BRIEF COMMUNICATIONS

PULMONARY THROMBOENDARTERECTOMY FOR THE TREATMENT OF PULMONARY EMBOLISM CAUSED BY RENAL CELL CARCINOMA

Patrick Paw, MD, Stuart W. Jamieson, MB, FRCS


San Diego, Calif.

From the Division of Cardiothoracic Surgery, University of California San Diego Medical Center, 200 West Arbor Dr., San Diego, Calif.

Received for publication Dec. 2, 1996. Accepted for publication Jan. 23, 1997. Address for reprints: Stuart W. Jamieson, FRCS, Department of Cardiothoracic Surgery, UCSD Medical Center, 200 West Arbor Dr., No. 8892, San Diego, CA 92103-8892.

Chronic pulmonary embolism with pulmonary hypertension is optimally treated by bilateral pulmonary thromboendarterectomy with the use of cardiopulmonary bypass and profound hypothermic circulatory arrest.Go 1 With very few exceptions, chronic pulmonary embolism is a bilateral disease. However, we recently performed a unilateral pulmonary thromboendarterectomy with exploration of the contralateral side for a patient with a chronic pulmonary embolus after a right nephrectomy for renal cell carcinoma.

Clinical summary

The patient is a previously healthy 40-year-old man who was referred for the evaluation and treatment of pulmonary hypertension. Three months earlier he had had chest pain and severe dyspnea on exertion. A ventilation/perfusion scan revealed the absence of perfusion to the entire left lung, with a few areas of subsegmental defects in the right lower lobe. He was initially treated with intravenous streptokinase, but this was discontinued because of a toxic reaction. After systemic anticoagulation, a computed tomographic scan of the abdomen and pelvis revealed a large renal tumor impinging on the inferior vena cava. A cardiac echocardiogram demonstrated normal left ventricular wall function with no evidence of a right atrial or ventricular mass, a lower extremity duplex scan showed no deep venous thrombosis, magnetic resonance imaging of the head showed no abnormalities, and results of a bone scan were negative.

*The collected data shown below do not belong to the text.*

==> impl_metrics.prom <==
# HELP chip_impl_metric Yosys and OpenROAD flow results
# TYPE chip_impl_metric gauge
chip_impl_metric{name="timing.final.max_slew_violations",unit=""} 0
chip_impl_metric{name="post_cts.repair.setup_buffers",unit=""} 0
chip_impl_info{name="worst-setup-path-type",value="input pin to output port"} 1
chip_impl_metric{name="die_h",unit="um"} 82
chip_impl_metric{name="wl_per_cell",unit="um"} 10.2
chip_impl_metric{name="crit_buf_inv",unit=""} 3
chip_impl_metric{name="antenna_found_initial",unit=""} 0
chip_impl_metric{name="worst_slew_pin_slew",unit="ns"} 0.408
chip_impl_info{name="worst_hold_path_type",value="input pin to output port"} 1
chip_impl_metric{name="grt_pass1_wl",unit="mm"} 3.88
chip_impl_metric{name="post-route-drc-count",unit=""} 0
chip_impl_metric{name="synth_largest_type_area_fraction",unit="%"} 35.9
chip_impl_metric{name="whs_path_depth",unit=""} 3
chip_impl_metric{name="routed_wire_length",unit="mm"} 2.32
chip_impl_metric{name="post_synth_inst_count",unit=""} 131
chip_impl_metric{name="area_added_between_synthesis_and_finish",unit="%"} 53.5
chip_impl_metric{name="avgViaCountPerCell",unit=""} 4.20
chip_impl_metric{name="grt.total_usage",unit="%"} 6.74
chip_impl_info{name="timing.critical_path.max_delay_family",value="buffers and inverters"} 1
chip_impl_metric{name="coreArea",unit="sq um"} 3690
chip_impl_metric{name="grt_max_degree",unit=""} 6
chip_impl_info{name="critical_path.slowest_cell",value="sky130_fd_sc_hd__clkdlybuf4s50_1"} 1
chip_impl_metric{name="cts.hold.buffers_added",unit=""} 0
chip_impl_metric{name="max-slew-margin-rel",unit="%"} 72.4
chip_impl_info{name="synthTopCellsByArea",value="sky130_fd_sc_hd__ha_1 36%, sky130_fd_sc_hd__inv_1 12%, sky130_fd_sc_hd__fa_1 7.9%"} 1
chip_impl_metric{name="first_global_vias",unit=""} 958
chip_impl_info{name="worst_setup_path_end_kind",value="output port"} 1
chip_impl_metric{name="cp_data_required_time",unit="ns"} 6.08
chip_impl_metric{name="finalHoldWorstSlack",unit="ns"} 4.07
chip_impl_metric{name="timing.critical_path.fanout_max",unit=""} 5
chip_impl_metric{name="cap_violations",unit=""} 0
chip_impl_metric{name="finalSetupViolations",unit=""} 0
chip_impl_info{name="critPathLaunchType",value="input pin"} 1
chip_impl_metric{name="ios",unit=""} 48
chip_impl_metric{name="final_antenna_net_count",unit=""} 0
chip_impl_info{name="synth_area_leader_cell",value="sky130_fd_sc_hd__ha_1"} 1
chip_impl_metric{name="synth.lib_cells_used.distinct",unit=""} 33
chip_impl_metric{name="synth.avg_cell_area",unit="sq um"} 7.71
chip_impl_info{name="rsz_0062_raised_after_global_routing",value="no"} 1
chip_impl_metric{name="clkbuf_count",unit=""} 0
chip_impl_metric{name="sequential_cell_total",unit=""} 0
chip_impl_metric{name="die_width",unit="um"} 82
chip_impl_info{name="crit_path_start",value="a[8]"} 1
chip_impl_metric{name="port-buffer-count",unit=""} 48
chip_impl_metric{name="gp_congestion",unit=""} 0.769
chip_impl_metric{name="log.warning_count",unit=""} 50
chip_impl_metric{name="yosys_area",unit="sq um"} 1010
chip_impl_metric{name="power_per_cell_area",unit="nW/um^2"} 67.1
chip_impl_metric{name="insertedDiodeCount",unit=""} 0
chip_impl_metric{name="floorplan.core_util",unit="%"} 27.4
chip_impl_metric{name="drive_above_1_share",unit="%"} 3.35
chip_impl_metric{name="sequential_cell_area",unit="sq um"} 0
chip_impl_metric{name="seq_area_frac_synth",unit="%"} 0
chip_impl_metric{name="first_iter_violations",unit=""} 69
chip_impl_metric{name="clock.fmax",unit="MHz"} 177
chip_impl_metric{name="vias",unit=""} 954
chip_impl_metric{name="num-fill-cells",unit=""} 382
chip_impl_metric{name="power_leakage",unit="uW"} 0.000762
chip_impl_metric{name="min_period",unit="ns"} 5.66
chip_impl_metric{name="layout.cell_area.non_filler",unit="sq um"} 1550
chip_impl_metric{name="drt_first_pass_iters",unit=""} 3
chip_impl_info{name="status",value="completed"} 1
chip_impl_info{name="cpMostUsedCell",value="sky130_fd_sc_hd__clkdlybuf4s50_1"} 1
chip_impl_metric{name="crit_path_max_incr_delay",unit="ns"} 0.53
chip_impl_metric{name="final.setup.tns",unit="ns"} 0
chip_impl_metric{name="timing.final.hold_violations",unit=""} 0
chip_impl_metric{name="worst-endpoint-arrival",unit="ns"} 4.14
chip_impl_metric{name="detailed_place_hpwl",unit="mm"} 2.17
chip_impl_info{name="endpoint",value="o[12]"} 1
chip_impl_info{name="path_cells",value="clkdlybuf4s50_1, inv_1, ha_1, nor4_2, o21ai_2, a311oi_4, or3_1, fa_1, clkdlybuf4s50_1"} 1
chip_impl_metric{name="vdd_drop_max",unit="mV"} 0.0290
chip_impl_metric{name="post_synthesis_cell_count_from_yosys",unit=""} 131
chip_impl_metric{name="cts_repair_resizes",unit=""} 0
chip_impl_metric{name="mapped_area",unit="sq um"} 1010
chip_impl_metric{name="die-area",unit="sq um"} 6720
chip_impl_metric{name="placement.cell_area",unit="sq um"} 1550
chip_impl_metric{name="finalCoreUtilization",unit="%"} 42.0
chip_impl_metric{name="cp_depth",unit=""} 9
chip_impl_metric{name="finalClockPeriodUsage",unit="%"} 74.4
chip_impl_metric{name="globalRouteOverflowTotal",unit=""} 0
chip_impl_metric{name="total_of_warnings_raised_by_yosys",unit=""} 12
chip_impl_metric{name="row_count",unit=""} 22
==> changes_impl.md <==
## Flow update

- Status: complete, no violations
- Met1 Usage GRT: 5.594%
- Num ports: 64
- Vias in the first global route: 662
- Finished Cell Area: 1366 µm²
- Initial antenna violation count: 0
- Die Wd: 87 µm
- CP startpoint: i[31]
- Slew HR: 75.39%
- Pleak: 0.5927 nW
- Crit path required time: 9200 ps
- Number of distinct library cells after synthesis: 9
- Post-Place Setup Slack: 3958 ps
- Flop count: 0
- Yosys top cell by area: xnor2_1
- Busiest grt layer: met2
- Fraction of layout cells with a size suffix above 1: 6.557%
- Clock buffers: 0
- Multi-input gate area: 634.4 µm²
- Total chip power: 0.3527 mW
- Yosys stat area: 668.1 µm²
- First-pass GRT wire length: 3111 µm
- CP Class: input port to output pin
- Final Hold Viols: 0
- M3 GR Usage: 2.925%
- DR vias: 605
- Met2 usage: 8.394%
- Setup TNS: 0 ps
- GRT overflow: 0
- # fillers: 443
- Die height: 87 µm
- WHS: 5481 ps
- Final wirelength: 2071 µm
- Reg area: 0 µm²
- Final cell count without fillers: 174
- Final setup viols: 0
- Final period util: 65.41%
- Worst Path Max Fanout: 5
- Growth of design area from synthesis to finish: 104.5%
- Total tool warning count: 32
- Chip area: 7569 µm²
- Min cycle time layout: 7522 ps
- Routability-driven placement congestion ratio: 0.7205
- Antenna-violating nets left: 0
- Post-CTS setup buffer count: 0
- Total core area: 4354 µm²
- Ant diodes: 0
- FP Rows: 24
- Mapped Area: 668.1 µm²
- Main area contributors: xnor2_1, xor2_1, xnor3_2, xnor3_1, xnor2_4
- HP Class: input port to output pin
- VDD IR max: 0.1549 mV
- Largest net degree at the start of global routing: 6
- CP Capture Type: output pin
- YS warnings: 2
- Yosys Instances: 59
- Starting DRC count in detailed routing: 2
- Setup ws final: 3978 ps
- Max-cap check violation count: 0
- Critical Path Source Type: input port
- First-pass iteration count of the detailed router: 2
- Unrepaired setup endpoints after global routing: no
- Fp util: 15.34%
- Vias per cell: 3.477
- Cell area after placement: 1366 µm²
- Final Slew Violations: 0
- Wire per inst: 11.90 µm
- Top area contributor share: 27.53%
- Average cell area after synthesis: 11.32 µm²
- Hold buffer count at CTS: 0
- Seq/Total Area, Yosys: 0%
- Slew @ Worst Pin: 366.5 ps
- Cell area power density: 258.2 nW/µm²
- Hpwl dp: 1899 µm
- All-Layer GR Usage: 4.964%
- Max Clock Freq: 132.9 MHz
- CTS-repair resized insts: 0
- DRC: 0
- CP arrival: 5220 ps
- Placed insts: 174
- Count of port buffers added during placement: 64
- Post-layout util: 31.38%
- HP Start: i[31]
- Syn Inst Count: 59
**design/flow/design.v**
```verilog
module swap (
    input [15:0]n,
    input [15:0]m,
    output[15:0]nout,
    output[15:0]mout
);
  logic bign = n > m;
  assign nout = bign? n : m;
  assign mout = bign? m : n;  
endmodule
module nwd(
    input [15:0]n,
    input [15:0]m,
    input clk,
    input ini,
    output [15:0]nwd,
    output fin
);
logic [15:0]subres,accm;
logic [15:0]newn,newm;
logic [15:0]initn,initm;
assign initm = ini? m : accm;
assign initn = ini? n : subres;
swap sw(initn,initm,newn,newm);
assign fin = newm==newn;
always_ff @(posedge clk) begin
    subres<=fin? newn : newn-newm;
    accm<=newm;
end
assign nwd = accm;
endmodule
```
**design/flow/constraint.sdc**
```tcl
current_design nwd

set clk_period 9.4
set clk_io_pct 0.2

create_clock -name clk0 -period $clk_period [get_ports {clk}]

set non_clock_inputs [all_inputs -no_clocks]
set_input_delay [expr $clk_period * $clk_io_pct] -clock clk0 $non_clock_inputs
set_output_delay [expr $clk_period * $clk_io_pct] -clock clk0 [all_outputs]
```
**design/flow/config.mk**
```make
export PLATFORM = sky130hd
export DESIGN_NAME = nwd
export DESIGN_NICKNAME = nwd
export VERILOG_FILES = /design/flow/design.v
export SDC_FILE = /design/flow/constraint.sdc
export NUM_CORES = 4
export LEC_CHECK = 1
export CORE_UTILIZATION = 30
```
**design/flow/run.sh**
```bash
#!/bin/bash
# OpenROAD 26Q1-2900-gdf79404cd8, Yosys 0.63+post, stock flow scripts
make -C /OpenROAD-flow-scripts/flow DESIGN_CONFIG=/design/flow/config.mk WORK_HOME=/design/flow/orfs finish
```
==> results_dict.tcl <==
# place-and-route summary
set metrics [dict create \
    end_kind "output pin" \
    fmax_ghz 0.154 \
    p_total_mw 1.21 \
    syn_area_um2 2710 \
    worst_hold_path_type "register to register" \
    die_h_um 97.0 \
    core_um2 8720 \
    vias_per_cell 5.20 \
    powerDensity_nw_per_um2 360 \
    antenna_found_initial 0 \
    lay_top_cells "clkdlybuf4s50_1, nand2_1, a21oi_1" \
    ctsResizeCount 0 \
    portBuffers 50 \
    avgSynthCellArea_um2 8.12 \
    synth.distinct_cells 56 \
    drv_cap 0 \
    ys.flops 32 \
    synth_chip_area_um2 2710 \
    cts_tree "built" \
    clkTransAtPathRegs_ns 0.07 \
    numCtsBuffers 5 \
    r2r_cells 13 \
    cts_setup_buffers 0 \
    initialDrtViolationCount 105 \
    cp_cell_sequence "buf_2, buf_4, mux2_2, ha_1, and4_1, nand2_1, nor3_4, clkdlybuf4s50_1" \
    whs_ns 0.619 \
    fp_util 0.310 \
    grt_start_max_net_pins 39 \
    totalWireLength_mm 6.42 \
    drc 0 \
    dr.pass1.iters 5 \
    insertion_delay_ns 0.28 \
    syn-instance-count 333 \
    clock-skew-final_ns 0.00575 \
    die_w_um 97.0 \
    startpoint "ini" \
    p_leak_nw 1.48 \
    htreeDepth 2 \
    relSlewSlack 0.484 \
    ios 51 \
    n_antenna_cell 0 \
    place_area_um2 3280 \
    setup_viol 0 \
    hold_violations 0 \
    grt_usage 0.139 \
    tool_warnings 25 \
    worst-path-max-fanout 38 \
    worstReg2RegStart "subres[11]" \
    yosysSeqAreaShare 0.237 \
    ys.flop_type "dfxtp_1" \
    ant_nets 0 \
    postSynth.asyncResetShare 0 \
    hold_start "subres[15]" \
    fin_tns_setup_ns 0 \
    peakVddDrop_mv 0.101 \
    cts.sinks 32 \
    final_area_um2 3370 \
    fin_crit_ns 6.50 \
    synth-edff-count 0 \
    wl_per_cell_um 13.2 \
    lay_top_count "clkdlybuf4s50_1" \
    min_path_cells 3 \
    max_stage_delay_ns 0.54 \
    cts_hold_buffers 0 \
    grt_overflow 0 \
    top_cells_by_area "dfxtp_1, mux2i_1, ha_1" \
    worst_slack_ns 2.90 \
    syn2layout_area_growth_pct 24.7 \
    dp_hpwl_mm 4.84 \
    top_cell_area_share 0.237 \
    grt_pass1_wl_mm 10.7 \
    required_ns 7.52 \
    dpl_worst_slack_ns 2.90 \
    outcome "finished, final reports clean" \
    crit_path_start_kind "input pin" \
    num_rows 34 \
    criticalPathCategory "input pin to output pin" \
    slew_violations 0 \
    slowest_stage "clkdlybuf4s50_1" \
    crit_arrival_ns 4.62 \
    die-area_um2 9400 \
    rsz0062_at_grt "no" \
    nFillCells 885 \
    vias 2525 \
    cts-root-buf "clkbuf_8" \
    yosysTopAreaCell "dfxtp_1" \
    grt_pass1_vias 2248 \
    yosys_warnings 2 \
    clock_path_buffers 2 \
    drive_above_1_share 0.124 \
    yosys_cells 333 \
    place.gp.congestion 0.858 \
    period_used_share 0.691 \
    worst_slew_pin_slew_ns 0.773 \
]
## flip-flops by register name, summed over array words and instances, names as in the netlist
signal,flops
subres,16
accm,16
## per-stage QoR
step,utilization,instances
after floorplan,-,333
after global placement,0.377,478
after detailed placement,0.377,478
after CTS,0.387,486
after global routing,0.387,486
final,0.387,486
## final timing paths
kind                 to  slack (ns)
max                 fin        2.90
min            accm[15]        0.62
max reg2reg  subres[11]        5.32
min reg2reg    accm[15]        0.62
## per-layer routing
metal  vias up  global-route usage  wire length, µm
met4         0              0.0103               35
met3         5              0.0184              269
met5         -                   0                0
met1      1159               0.208             3240
met2        48               0.225             2880
li1       1313                   -                -
## critical path: cells and delay by family
family / cells / cell delay, ns
adders and majority gates: 1 / 0.41
buffers and inverters: 3 / 1.04
muxes: 1 / 0.43
and+or+nand+nor: 3 / 0.83
## cells by family after synthesis
group / Yosys count / synth area share
and+or+nand+nor: 120 / 0.222
AOI/OAI and AO/OA: 91 / 0.239
muxes: 45 / 0.173
DFF: 32 / 0.237
buffers and inverters: 24 / 0.0370
adders and majority gates: 17 / 0.0786
xor gates and xnor gates: 4 / 0.0130
## cells in the mapped netlist (5+ instances only)
library cell / n
nand2_1: 45
a21oi_1: 38
dfxtp_1: 32
mux2i_1: 30
nor2_1: 27
ha_1: 17
mux2_2: 15
inv_1: 9
nand3_1: 9
o21ai_0: 9
or2_2: 9
clkbuf_1: 7
buf_2: 6
a211oi_2: 5
a21o_1: 5
## cell type report
class,instances,area (µm²),area share
flip-flops and latches,32,641,0.190
repair buffers,52,510,0.151
multi-input cells,277,1960,0.582
well taps,108,135,0.0400
clock buffers,8,90.1,0.0267
inverters,9,33.8,0.0100
## report_power, final
part	internal, mW	leakage (nW)	switching [mW]
clock network	0.0598	0.0455	0.0523
logic	0.393	1.16	0.464
registers	0.218	0.270	0.0275
Power is estimated from default activity; no workload was simulated.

A right nephrectomy was performed. Pathologic examination showed a renal cell carcinoma with invasion into the renal vein. Lymph nodes were not diseased. The patient was transferred to our medical center for further diagnostic workup. He still had severe dyspnea on exertion. A second ventilation/perfusion scan confirmed the lack of perfusion to the left lung. Results of pulmonary function tests were consistent with a mild restrictive defect (diffusing capacity for carbon monoxide of 21.5 or 65%, total lung capacity of 5.59 L or 79%, and normal flow rates). Blood gases with the patient breathing room air were 7.38/83/39 with no desaturation during exercise.

Preoperative catheterization of the right side of the heart demonstrated normal right-sided pressures at rest and a marginally elevated pulmonary vascular resistance (162 dynes · sec · cm5). With exercise, the pulmonary artery pressure increased to 50/15 mm Hg (mean 30 mm Hg). A pulmonary arteriogram demonstrated complete occlusion of the left main pulmonary artery with normal flow to the right lung (Fig. 1). Pulmonary angioscopy revealed a reddish-gray intraluminal lesion occluding the left main pulmonary artery.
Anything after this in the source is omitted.